# Mr. Steven Le Vanden Galindez



## DarenG (Sep 3, 2020)

Hello. My older brother Mr. Steven Le Vanden Galindez 7th Dan Proffessor Kenpo Karate 11/26/1950-11/14/2015 passed away a few years ago.  I was thinking about him much this past year and wanted to pay tribute.

I also ran across a really old photo of him (1981) and wondered if anybody recognized any of them. My brother is the one on the far right. The other listed are only listed as Big T, Mike and Chuck. I know it's probably a stab in the dark but I thought I would pay tribute and take a chance.

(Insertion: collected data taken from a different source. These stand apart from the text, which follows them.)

<file path="src/rtl/core/lisp_lex_pkg.sv">
`timescale 1ns / 1ps
// ----------------------------------------------------------------------------
// Lisp lexer package
// Token and error codes, character constants and byte classifiers shared
// by the lexer RTL.
// ----------------------------------------------------------------------------
package lisp_lex_pkg;

   // Default counter widths
   localparam int LINE_BITS_DEF   = 20;
   localparam int COLUMN_BITS_DEF = 16;
   localparam int OFFSET_BITS_DEF = 24;

   // Result queue depth (room for two words per step plus slack)
   localparam int RSP_DEPTH = 4;

   // Input command codes
   localparam logic CMD_BYTE = 1'b0;
   localparam logic CMD_EOF  = 1'b1;

   typedef enum logic [3:0] {
      TK_LPAREN   = 4'd0,
      TK_RPAREN   = 4'd1,
      TK_LBRACKET = 4'd2,
      TK_RBRACKET = 4'd3,
      TK_NUMBER   = 4'd4,
      TK_SYMBOL   = 4'd5,
      TK_STRING   = 4'd6,
      TK_EOF      = 4'd7,
      TK_ERROR    = 4'd8
   } tok_kind_type;

   typedef enum logic [1:0] {
      ERR_NONE         = 2'd0,
      ERR_UNEXPECTED   = 2'd1,
      ERR_UNTERMINATED = 2'd2
   } err_kind_type;

   // Lexer modes, one-hot
   typedef enum logic [4:0] {
      MODE_IDLE   = 5'b00001,
      MODE_NUMBER = 5'b00010,
      MODE_SYMBOL = 5'b00100,
      MODE_STRING = 5'b01000,
      MODE_ESCAPE = 5'b10000
   } lex_mode_type;

   // Characters
   localparam logic [7:0] CH_LPAREN   = 8'h28;
   localparam logic [7:0] CH_RPAREN   = 8'h29;
   localparam logic [7:0] CH_LBRACKET = 8'h5B;
   localparam logic [7:0] CH_RBRACKET = 8'h5D;
   localparam logic [7:0] CH_QUOTE    = 8'h22;
   localparam logic [7:0] CH_BSLASH   = 8'h5C;
   localparam logic [7:0] CH_COMMA    = 8'h2C;
   localparam logic [7:0] CH_DOT      = 8'h2E;
   localparam logic [7:0] CH_NL       = 8'h0A;
   localparam logic [7:0] CH_CR       = 8'h0D;
   localparam logic [7:0] CH_TAB      = 8'h09;
   localparam logic [7:0] CH_SPACE    = 8'h20;

   function automatic logic is_digit(input logic [7:0] c);
      return (c >= 8'h30) && (c <= 8'h39);
   endfunction

   function automatic logic is_name_char(input logic [7:0] c);
      logic alnum;
      alnum = is_digit(c) || ((c >= 8'h61) && (c <= 8'h7A)) ||
              ((c >= 8'h41) && (c <= 8'h5A));
      return alnum || (c == 8'h2B) || (c == 8'h2D) || (c == 8'h2A) ||
             (c == 8'h2F) || (c == 8'h3D) || (c == 8'h21) || (c == 8'h3C) ||
             (c == 8'h3E) || (c == 8'h3F) || (c == 8'h5F) || (c == CH_DOT);
   endfunction

   function automatic logic is_separator(input logic [7:0] c);
      return (c == CH_SPACE) || (c == CH_TAB) || (c == CH_NL) ||
             (c == CH_CR) || (c == CH_COMMA);
   endfunction

   function automatic logic is_bracket(input logic [7:0] c);
      return (c == CH_LPAREN) || (c == CH_RPAREN) ||
             (c == CH_LBRACKET) || (c == CH_RBRACKET);
   endfunction

endpackage

</file>
<file path="src/rtl/core/lisp_token_lexer_top.sv">
`timescale 1ns / 1ps
// ----------------------------------------------------------------------------
// Lisp token lexer
// Streams source bytes, tracks line/column/offset and emits token words.
// Output: a token word enters the result queue when the byte that ends it is accepted.
// Throughput: one byte per cycle while req_ready is high; a step can yield two
//   words into the 4-entry result queue, so req_ready drops while < 2 free.
// Reset: synchronous, active high; mode idle, line/column 1, offset 0,
//   result queue empty.
// ----------------------------------------------------------------------------
module lisp_token_lexer_top #(
   parameter int LINE_BITS   = lisp_lex_pkg::LINE_BITS_DEF,
   parameter int COLUMN_BITS = lisp_lex_pkg::COLUMN_BITS_DEF,
   parameter int OFFSET_BITS = lisp_lex_pkg::OFFSET_BITS_DEF
) (
   input  logic                   clock,
   input  logic                   reset,
   // Input words
   input  logic                   req_valid,
   output logic                   req_ready,
   input  logic                   req_cmd,
   input  logic [7:0]             req_byte_value,
   // Result words
   output logic                   rsp_valid,
   input  logic                   rsp_ready,
   output logic [3:0]             rsp_token_kind,
   output logic [1:0]             rsp_error_kind,
   output logic [LINE_BITS-1:0]   rsp_token_line,
   output logic [COLUMN_BITS-1:0] rsp_start_column,
   output logic [OFFSET_BITS-1:0] rsp_value_offset,
   output logic [OFFSET_BITS-1:0] rsp_value_length,
   output logic [7:0]             rsp_bad_char,
   output logic                   rsp_last
);

   localparam int DEPTH    = lisp_lex_pkg::RSP_DEPTH;
   localparam int PTR_BITS = $clog2(DEPTH);
   localparam int CNT_BITS = $clog2(DEPTH + 1);

   typedef struct packed {
      lisp_lex_pkg::tok_kind_type kind;
      lisp_lex_pkg::err_kind_type err;
      logic [LINE_BITS-1:0]       line;
      logic [COLUMN_BITS-1:0]     col;
      logic [OFFSET_BITS-1:0]     off;
      logic [OFFSET_BITS-1:0]     len;
      logic [7:0]                 bad;
      logic                       last;
   } rec_type;

   // Lexer state
   lisp_lex_pkg::lex_mode_type mode_ff, mode_in;
   logic [LINE_BITS-1:0]       line_ff, line_in, tok_line_ff, tok_line_in;
   logic [COLUMN_BITS-1:0]     col_ff, col_in, tok_col_ff, tok_col_in;
   logic [OFFSET_BITS-1:0]     off_ff, off_in, tok_off_ff, tok_off_in;

   // Result queue
   rec_type                    q_mem [DEPTH];
   logic [PTR_BITS-1:0]        wr_ptr_ff, wr_ptr_in, rd_ptr_ff, rd_ptr_in;
   logic [CNT_BITS-1:0]        cnt_ff, cnt_in;

   logic                       req_acc, rsp_acc;
   logic [7:0]                 c;
   logic [LINE_BITS-1:0]       take_line;
   logic [COLUMN_BITS-1:0]     take_col;
   logic [OFFSET_BITS-1:0]     take_off;
   rec_type                    pend_rec, cur_rec, eof_rec, rec_a, rec_b, rec0, rec1;
   logic                       has_a, has_b;
   logic [1:0]                 n_rec;
   rec_type                    head;

   assign req_acc = req_valid && req_ready;
   assign rsp_acc = rsp_valid && rsp_ready;
   assign c       = req_byte_value;

   // Counters after taking the current byte, saturating
   assign take_line = (c == lisp_lex_pkg::CH_NL && line_ff != '1) ?
                      line_ff + 1'b1 : line_ff;
   assign take_col  = (c == lisp_lex_pkg::CH_NL) ? COLUMN_BITS'(1) :
                      ((col_ff != '1) ? col_ff + 1'b1 : col_ff);
   assign take_off  = (off_ff != '1) ? off_ff + 1'b1 : off_ff;

   // Candidate words
   always_comb begin
      pend_rec      = '0;
      pend_rec.kind = lisp_lex_pkg::TK_NUMBER;
      pend_rec.err  = lisp_lex_pkg::ERR_NONE;
      pend_rec.line = tok_line_ff;
      pend_rec.col  = tok_col_ff;
      pend_rec.off  = tok_off_ff;
      pend_rec.len  = off_ff - tok_off_ff;
      unique case (1'b1)
         mode_ff[2]: pend_rec.kind = lisp_lex_pkg::TK_SYMBOL;
         mode_ff[3], mode_ff[4]: begin
            pend_rec.kind = lisp_lex_pkg::TK_ERROR;
            pend_rec.err  = lisp_lex_pkg::ERR_UNTERMINATED;
         end
         default: pend_rec.kind = lisp_lex_pkg::TK_NUMBER;
      endcase

      eof_rec      = '0;
      eof_rec.kind = lisp_lex_pkg::TK_EOF;
      eof_rec.err  = lisp_lex_pkg::ERR_NONE;
      eof_rec.line = line_ff;
      eof_rec.col  = col_ff;
      eof_rec.off  = off_ff;

      cur_rec      = '0;
      cur_rec.err  = lisp_lex_pkg::ERR_NONE;
      cur_rec.line = line_ff;
      cur_rec.col  = col_ff;
      cur_rec.off  = off_ff;
      cur_rec.len  = OFFSET_BITS'(1);
      priority if (c == lisp_lex_pkg::CH_LPAREN) begin
         cur_rec.kind = lisp_lex_pkg::TK_LPAREN;
      end else if (c == lisp_lex_pkg::CH_RPAREN) begin
         cur_rec.kind = lisp_lex_pkg::TK_RPAREN;
      end else if (c == lisp_lex_pkg::CH_LBRACKET) begin
         cur_rec.kind = lisp_lex_pkg::TK_LBRACKET;
      end else if (c == lisp_lex_pkg::CH_RBRACKET) begin
         cur_rec.kind = lisp_lex_pkg::TK_RBRACKET;
      end else begin
         cur_rec.kind = lisp_lex_pkg::TK_ERROR;
         cur_rec.err  = lisp_lex_pkg::ERR_UNEXPECTED;
         cur_rec.bad  = c;
      end
   end

   // Next lexer state and the words this step yields
   always_comb begin
      mode_in     = mode_ff;
      line_in     = line_ff;
      col_in      = col_ff;
      off_in      = off_ff;
      tok_line_in = tok_line_ff;
      tok_col_in  = tok_col_ff;
      tok_off_in  = tok_off_ff;
      has_a       = 1'b0;
      has_b       = 1'b0;
      rec_a       = pend_rec;
      rec_b       = cur_rec;

      if (req_cmd == lisp_lex_pkg::CMD_EOF) begin
         // Flush any open token, then EOF, then back to reset values
         has_a       = (mode_ff != lisp_lex_pkg::MODE_IDLE);
         has_b       = 1'b1;
         rec_b       = eof_rec;
         mode_in     = lisp_lex_pkg::MODE_IDLE;
         line_in     = LINE_BITS'(1);
         col_in      = COLUMN_BITS'(1);
         off_in      = '0;
         tok_line_in = LINE_BITS'(1);
         tok_col_in  = COLUMN_BITS'(1);
         tok_off_in  = '0;
      end else begin
         line_in = take_line;
         col_in  = take_col;
         off_in  = take_off;
         unique case (mode_ff)
            lisp_lex_pkg::MODE_STRING: begin
               if (c == lisp_lex_pkg::CH_QUOTE) begin
                  has_a         = 1'b1;
                  rec_a.kind    = lisp_lex_pkg::TK_STRING;
                  rec_a.err     = lisp_lex_pkg::ERR_NONE;
                  mode_in       = lisp_lex_pkg::MODE_IDLE;
               end else if (c == lisp_lex_pkg::CH_BSLASH) begin
                  mode_in = lisp_lex_pkg::MODE_ESCAPE;
               end
            end
            lisp_lex_pkg::MODE_ESCAPE: mode_in = lisp_lex_pkg::MODE_STRING;
            default: begin
               // Number or symbol continues on its own characters
               if ((mode_ff == lisp_lex_pkg::MODE_NUMBER &&
                    (lisp_lex_pkg::is_digit(c) || c == lisp_lex_pkg::CH_DOT)) ||
                   (mode_ff == lisp_lex_pkg::MODE_SYMBOL &&
                    lisp_lex_pkg::is_name_char(c))) begin
                  mode_in = mode_ff;
               end else begin
                  has_a   = (mode_ff != lisp_lex_pkg::MODE_IDLE);
                  mode_in = lisp_lex_pkg::MODE_IDLE;
                  // Lex the byte from idle
                  priority if (lisp_lex_pkg::is_separator(c)) begin
                     has_b = 1'b0;
                  end else if (lisp_lex_pkg::is_bracket(c)) begin
                     has_b = 1'b1;
                  end else if (c == lisp_lex_pkg::CH_QUOTE) begin
                     tok_line_in = line_ff;
                     tok_col_in  = col_ff;
                     tok_off_in  = take_off;
                     mode_in     = lisp_lex_pkg::MODE_STRING;
                  end else if (lisp_lex_pkg::is_name_char(c)) begin
                     tok_line_in = line_ff;
                     tok_col_in  = col_ff;
                     tok_off_in  = off_ff;
                     mode_in     = lisp_lex_pkg::is_digit(c) ?
                                   lisp_lex_pkg::MODE_NUMBER :
                                   lisp_lex_pkg::MODE_SYMBOL;
                  end else begin
                     has_b = 1'b1;
                  end
               end
            end
         endcase
      end

      // Pack the words; last marks the final one
      rec_a.last = !has_b;
      rec_b.last = 1'b1;
      rec0       = has_a ? rec_a : rec_b;
      rec1       = rec_b;
      n_rec      = {1'b0, has_a} + {1'b0, has_b};
   end

   // Queue pointers and count
   assign req_ready = (cnt_ff <= CNT_BITS'(DEPTH - 2));
   assign rsp_valid = (cnt_ff != '0);

   always_comb begin
      wr_ptr_in = wr_ptr_ff;
      rd_ptr_in = rd_ptr_ff;
      cnt_in    = cnt_ff;
      if (req_acc) begin
         wr_ptr_in = wr_ptr_ff + PTR_BITS'(n_rec);
         cnt_in    = cnt_ff + CNT_BITS'(n_rec);
      end
      if (rsp_acc) begin
         rd_ptr_in = rd_ptr_ff + 1'b1;
         cnt_in    = cnt_in - 1'b1;
      end
   end

   // Control registers
   always_ff @(posedge clock) begin
      if (reset) begin
         mode_ff     <= lisp_lex_pkg::MODE_IDLE;
         line_ff     <= LINE_BITS'(1);
         col_ff      <= COLUMN_BITS'(1);
         off_ff      <= '0;
         tok_line_ff <= LINE_BITS'(1);
         tok_col_ff  <= COLUMN_BITS'(1);
         tok_off_ff  <= '0;
         wr_ptr_ff   <= '0;
         rd_ptr_ff   <= '0;
         cnt_ff      <= '0;
      end else begin
         if (req_acc) begin
            mode_ff     <= mode_in;
            line_ff     <= line_in;
            col_ff      <= col_in;
            off_ff      <= off_in;
            tok_line_ff <= tok_line_in;
            tok_col_ff  <= tok_col_in;
            tok_off_ff  <= tok_off_in;
         end
         wr_ptr_ff <= wr_ptr_in;
         rd_ptr_ff <= rd_ptr_in;
         cnt_ff    <= cnt_in;
      end
   end

   // Queue storage
   always_ff @(posedge clock) begin
      if (req_acc && n_rec != 2'd0) begin
         q_mem[wr_ptr_ff] <= rec0;
         if (n_rec == 2'd2) begin
            q_mem[wr_ptr_ff + 1'b1] <= rec1;
         end
      end
   end

   // Result word at the head
   assign head             = q_mem[rd_ptr_ff];
   assign rsp_token_kind   = head.kind;
   assign rsp_error_kind   = head.err;
   assign rsp_token_line   = head.line;
   assign rsp_start_column = head.col;
   assign rsp_value_offset = head.off;
   assign rsp_value_length = head.len;
   assign rsp_bad_char     = head.bad;
   assign rsp_last         = head.last;

   // Checks
   a_cnt_bound: assert property (@(posedge clock) disable iff (reset)
      cnt_ff <= CNT_BITS'(DEPTH))
      else $error("result queue count exceeds depth");

   a_eof_clears: assert property (@(posedge clock) disable iff (reset)
      (req_acc && req_cmd == lisp_lex_pkg::CMD_EOF) |=>
      (mode_ff == lisp_lex_pkg::MODE_IDLE && off_ff == '0))
      else $error("state not cleared after end of input");

   a_line_nonzero: assert property (@(posedge clock) disable iff (reset)
      line_ff != '0 && col_ff != '0)
      else $error("line or column counter reached zero");

   a_tok_before_off: assert property (@(posedge clock) disable iff (reset)
      tok_off_ff <= off_ff)
      else $error("token start offset ahead of byte offset");

endmodule
</file>
<file path="config.mk">
export PLATFORM = sky130hd
export DESIGN_NAME = lisp_token_lexer_top
export DESIGN_NICKNAME = d
export VERILOG_FILES = /design/src/rtl/core/lisp_lex_pkg.sv /design/src/rtl/core/lisp_token_lexer_top.sv
export SDC_FILE = /design/constraint.sdc
export NUM_CORES = 1
export LEC_CHECK = 0
export BUFFER_PORTS_ARGS = -buffer_cell sky130_fd_sc_hd__clkbuf_2
export CAP_MARGIN = 20
export CORE_MARGIN = 2
export CORE_UTILIZATION = 25
export CTS_CLUSTER_SIZE = 24
export DETAILED_ROUTE_END_ITERATION = 16
export GPL_ROUTABILITY_DRIVEN = 0
export GPL_TIMING_DRIVEN = 0
export HOLD_SLACK_MARGIN = 0.03
export MAX_ROUTING_LAYER = met4
export PLACE_DENSITY = 0.48
export SLEW_MARGIN = 15
export SYNTH_ARGS = -nofsm -noshare
export SYNTH_HDL_FRONTEND = slang
export SYNTH_SLANG_ARGS = --single-unit
</file>
<file path="constraint.sdc">
create_clock -name clock -period 6.8 [get_ports clock]
set_clock_uncertainty 0.1 [all_clocks]
set_input_delay 0 -clock clock [delete_from_list [all_inputs] [get_ports clock]]
set_output_delay 0 -clock clock [all_outputs]
set_load 0.05 [all_outputs]
</file>
==> flow_metrics.py <==
metrics = {
    "power": {
        "p_per_cell_area_mw_per_mm2": 349,
        "power_frac_seq": 0.366,
        "clockPowerShare": 0.322,
        "ir_drop_mv": 0.197,
        "cellLeakagePower_uw": 0.00979,
        "cell_internal_pwr_uw": 6550,
        "part_of_the_power_in_combinational_logic": 0.312,
        "power.switching_uw": 3810,
        "power.share.switching": 0.368,
    },
    "detailed_routing": {
        "route.detailed.wl_per_inst_um": 23.3,
        "finalWirelength_mm": 86.9,
        "drc_errors": 0,
        "postRouteAntennaNets": 0,
        "detailedRoute.firstIterationViolations": 1951,
        "drt-pass1-iter-count": 6,
        "detailroute.via_count": 19600,
        "vias_per_cell": 5.27,
    },
    "synth": {
        "yosys_reg_bits": 530,
        "synth_top_area_cell": "sky130_fd_sc_hd__edfxtp_1",
        "ys_seq_area_frac": 0.539,
        "synth_largest_type_area_fraction": 0.353,
        "synth_top_cells_by_count": "sky130_fd_sc_hd__edfxtp_1 (296), sky130_fd_sc_hd__a22o_1 (295), sky130_fd_sc_hd__dfxtp_1 (234)",
        "yosys_most_used_dff": "sky130_fd_sc_hd__edfxtp_1",
        "synth_cells": 2179,
        "syn_area_per_cell_um2": 11.6,
        "netlist_area_mm2": 0.0252,
        "synth_nets": 2226,
        "synth_top_cells_by_area": "sky130_fd_sc_hd__edfxtp_1 (35%), sky130_fd_sc_hd__dfxtp_1 (19%), sky130_fd_sc_hd__a22o_1 (10%)",
        "synth_most_common_cell": "sky130_fd_sc_hd__edfxtp_1",
        "synth.yosys.warnings": 0,
        "synth_async_sr_flop_share": 0,
        "synth.distinct_cells": 77,
        "synth_edf_count": 296,
    },
    "final_layout": {
        "layout_cell_share_with_drive_strength_beyond_1": 0.153,
        "layoutNonFillerInstCount": 3721,
        "fin_nets": 2418,
        "fill_cells": 10100,
        "multi_input_comb_area_mm2": 0.0106,
        "ff_latch_area_mm2": 0.0136,
        "final_core_utilization": 0.297,
        "number_of_antenna_diodes": 0,
        "area_growth_pct": 17.9,
        "final_cell_area_mm2": 0.0297,
    },
    "worst_setup_path": {
        "crit_path_end_kind": "flip-flop",
        "reg_to_reg_critical_path_startpoint": "mode_ff[2]",
        "worst_setup_start_kind": "input pin",
        "worstRegToRegCells": 14,
        "critical_path.top_delay_family": "simple AND/OR/NAND/NOR gates",
        "worstSetupStartpoint": "req_byte_value[4]",
        "critical_path.max_fanout": 10,
        "path_buf_inv": 8,
        "cp.required_ns": 7.18,
        "timing.rr.end": "q_mem[2][87]",
        "slowest_stage": "sky130_fd_sc_hd__nor4b_2",
        "critPathKind": "in2reg",
        "timing.critical_path.slowest_cell_delay_ns": 0.73,
        "critical_path_depth": 18,
        "worst_ep_arrival_time_ns": 6.96,
        "timing.critical_path.cells": "dlygate4sd3_1, clkbuf_2, buf_6, or4b_4, nor4_4, a31oi_1, inv_2, a21oi_1, nor2_1, inv_2, buf_2, ha_1, nor4b_2, nand2_1, o21ai_2, clkbuf_1, clkbuf_1, a22o_1",
        "crit_path_end": "q_mem[2][87]",
        "r2r_slack_ns": 1.06,
    },
    "cts": {
        "cts_made_buffers": 60,
        "insertion_delay_to_the_later_sink_of_the_worst_skew_pair_ns": 0.64,
        "cts-root-to-sink-buffers": 3,
        "postCtsSetupRepairBufs": 0,
        "clock_tree_from_tritoncts": "yes",
        "clock_sinks": 530,
        "clock-root-buffer": "sky130_fd_sc_hd__clkbuf_16",
        "cts.htree.levels": 2,
        "clkTransAtPathRegs_ns": 0.06,
    },
    "placed_design": {
        "hpwl_mm": 60.2,
        "place.port_buffers": 111,
        "post-place-ws_ns": 0.00833,
        "placed_cell_area_mm2": 0.0275,
        "place_inst": 3593,
    },
    "timing": {
        "worstMarginPinSlew_ns": 1.23,
        "min_period_ns": 6.58,
        "worst_slack_ns": 0.219,
        "setup_repair_after_global_routing_missed_its_margin": "no",
        "post-route-period-util": 0.968,
        "setup_viol_count_final": 0,
        "report.final.hold_viol_count": 0,
        "max_clock_freq_mhz": 152,
        "totalNegativeSetupSlack_ns": 0,
        "relSlewSlack": 0.173,
        "slew_viol_final": 0,
    },
    "outcome": {
        "status": "finished clean",
    },
    "floorplan": {
        "std_cell_rows": 116,
        "io_pins": 114,
        "die_width_um": 321,
        "die-height_um": 321,
        "start_util": 0.252,
        "dieArea_mm2": 0.103,
        "core-area_mm2": 0.100,
    },
    "global_routing": {
        "largest_net_degree_at_the_start_of_global_routing": 60,
        "global_route.overflow_total": 0,
        "antenna_found_initial": 1,
        "grt_util_all_layers": 0.169,
        "first_global_vias": 19300,
        "grt_pass1_wl_mm": 128,
    },
    "worst_hold_path": {
        "hold_path_class": "in2reg",
    },
    "flow_run": {
        "cap_violations": 0,
    },
}
-- cell type report --
class / instances / share of cell area
sequential: 530 / 0.457
timing repair buffer: 130 / 0.0276
inverter: 52 / 0.00725
clock inverter: 20 / 0.00797
multi-input combinational: 1385 / 0.356
buffer: 212 / 0.0288
tap: 1298 / 0.0547
clock buffer: 94 / 0.0604
-- logic make-up after synthesis --
| logic type | after synthesis | synth area share |
|---|---|---|
| AO/OA/AOI/OAI | 627 | 0.180 |
| AND/OR/NAND/NOR | 552 | 0.107 |
| flip-flops | 530 | 0.539 |
| buffers and inverters | 264 | 0.0416 |
| multiplexers | 102 | 0.0898 |
| XOR/XNOR | 70 | 0.0244 |
| adder cells (fa/ha/maj) | 34 | 0.0175 |
-- tightest hold or removal path, delay by kind of cell --
kind            cells  cell delay, ns
buf+inv             1            0.29
compound gates      1            0.13
simple gates        1            0.36
-- how the worst min path moves through the flow --
| stage | from | end | slack, ns | cells after the start |
|---|---|---|---|---|
| after floorplan | req_byte_value[7] | q_mem[3][8] | 0.17 | 2 |
| after global placement | q_mem[2][31] | q_mem[2][31] | 0.33 | 2 |
| after detailed placement | q_mem[1][28] | q_mem[1][28] | 0.34 | 2 |
| after CTS | reset | tok_off_ff[9] | 0.05 | 3 |
| after global routing | reset | off_ff[22] | 0.16 | 3 |
| final | reset | tok_off_ff[9] | 0.09 | 3 |
-- power groups by stage --
stage	clock [uW]	combinational [uW]	sequential (uW)
5_1_grt	3520	3410	3820
3_5_place_dp	0	3270	3860
3_3_place_gp	0	3210	3880
2_1_floorplan	0	2190	3850
4_1_cts	3390	3280	3790
6_report	3340	3230	3790
-- through the flow --
step / hold slack [ns] / total power [uW]
after floorplan: 0.165 / 6030
after global placement: 0.331 / 7100
after detailed placement: 0.340 / 7130
after CTS: 0.0504 / 10500
after global routing: 0.160 / 10700
final: 0.0906 / 10400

Either way R.I.P. big brother.


----------



## Buka (Sep 3, 2020)

Welcome to Martial Talk, Daren. My condolences on your loss, brother. May he R.I.P.

I recognize the gentleman on the left, but can't for the life of me remember from where, or his name. I'll reach out to some long time Kenpo folks I know back east and see what I can come up with.


----------



## DarenG (Sep 3, 2020)

Someone told me elsewhere that the gentlemen (2nd from the right) is Grandmaster Chuck Sullivan.


----------



## Buka (Sep 3, 2020)

DarenG said:


> Someone told me elsewhere that the gentlemen (2nd from the right) is Grandmaster Chuck Sullivan.



I think it is.


----------



## Brian King (Sep 3, 2020)

Sorry for your loss Daren. RIP. Prayers lifted.


----------



## DarenG (Sep 11, 2020)

Appreciate it.  I have reached out to Mr. Sullivan at the very least to provide him a copy of these photos (I have since found 2 more).  The one on the right has Mr. Sullivan I believe in the background.


----------